Controlled synthesis of vertically aligned honeycomb TiO2 nanotube arrays: effect of high-temperature annealing on physical properties

• Published in: Applied physics. A, Materials science & processing Vol. 125; no. 6; pp. 1 - 9
• Main Authors: Chahrour, Khaled M., Yam, F. K., Samuel, Joshua John, Abdalrheem, Raed, Beh, K. P., Lim, H. S.
• Format: Journal Article
• Language: English
• Published: Berlin/Heidelberg Springer Berlin Heidelberg 01.06.2019; Springer Nature B.V
• Subjects: Anatase; Annealing; Applied physics; Arrays; Characterization and Evaluation of Materials; Condensed Matter Physics; Crystallites; Foils; High temperature effects; Machines; Manufacturing; Materials science; Morphology; Nanotechnology; Nanotubes; Optical and Electronic Materials; Optical properties; Physical properties; Physics; Physics and Astronomy; Processes; Reflectance; Rutile; Surfaces and Interfaces; Synthesis; Thin Films; Titanium; Titanium dioxide; X-ray diffraction
• ISSN: 0947-8396; 1432-0630
• DOI: 10.1007/s00339-019-2707-5

Vertically aligned honeycomb titania (TiO 2 ) nanotube arrays grown on Ti foil were synthesized by electrochemical anodization method. The changing of morphology, crystalline structural, and optical properties of anodic titania nanotube (ATNT) arrays systematically studied. A novel annealing approach is proposed to retain the ATNT arrays at high temperatures ranging from 700 to 900 °C. At 700 and 800 °C, FESEM images showed that the nanotubular structures were preserved from annihilation and the morphology of the structure was a mixture between anatase and rutile.

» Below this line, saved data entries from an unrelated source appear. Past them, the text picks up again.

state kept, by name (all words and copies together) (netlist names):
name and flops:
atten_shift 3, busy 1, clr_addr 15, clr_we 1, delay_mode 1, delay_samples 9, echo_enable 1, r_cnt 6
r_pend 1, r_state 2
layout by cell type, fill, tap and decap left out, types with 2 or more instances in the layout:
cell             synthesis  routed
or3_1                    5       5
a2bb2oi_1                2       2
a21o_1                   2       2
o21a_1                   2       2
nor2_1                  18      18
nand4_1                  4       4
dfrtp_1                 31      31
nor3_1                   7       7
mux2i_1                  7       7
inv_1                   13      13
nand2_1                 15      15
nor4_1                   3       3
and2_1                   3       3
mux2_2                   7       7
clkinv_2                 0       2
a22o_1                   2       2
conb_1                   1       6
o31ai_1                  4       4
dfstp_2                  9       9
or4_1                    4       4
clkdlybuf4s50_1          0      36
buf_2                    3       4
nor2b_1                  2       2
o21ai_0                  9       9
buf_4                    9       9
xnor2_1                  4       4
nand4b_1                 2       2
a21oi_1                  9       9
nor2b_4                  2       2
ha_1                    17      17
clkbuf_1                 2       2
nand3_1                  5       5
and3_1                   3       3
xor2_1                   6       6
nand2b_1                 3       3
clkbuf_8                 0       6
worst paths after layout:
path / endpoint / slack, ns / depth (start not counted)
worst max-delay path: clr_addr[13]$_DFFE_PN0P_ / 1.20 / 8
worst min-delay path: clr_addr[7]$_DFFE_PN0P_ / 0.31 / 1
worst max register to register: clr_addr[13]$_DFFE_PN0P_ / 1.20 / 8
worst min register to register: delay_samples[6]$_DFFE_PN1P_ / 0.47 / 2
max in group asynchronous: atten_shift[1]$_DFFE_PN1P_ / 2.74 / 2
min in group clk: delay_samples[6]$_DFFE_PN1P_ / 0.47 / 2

However, the highlight of this research was the successful synthesis of the high-quality rutile ATNT arrays at 900 °C. The X-ray diffractometer measurements proved that the variations in the mean crystallite sizes of anatase and rutile phase occurred during annealing of ATNT samples. The corresponding optical bandgaps were determined by extracting the reflectance values and combining Kubelka–Munk function with the indirect Tauc plot for transition phases of ATNT arrays for high-temperature annealed films.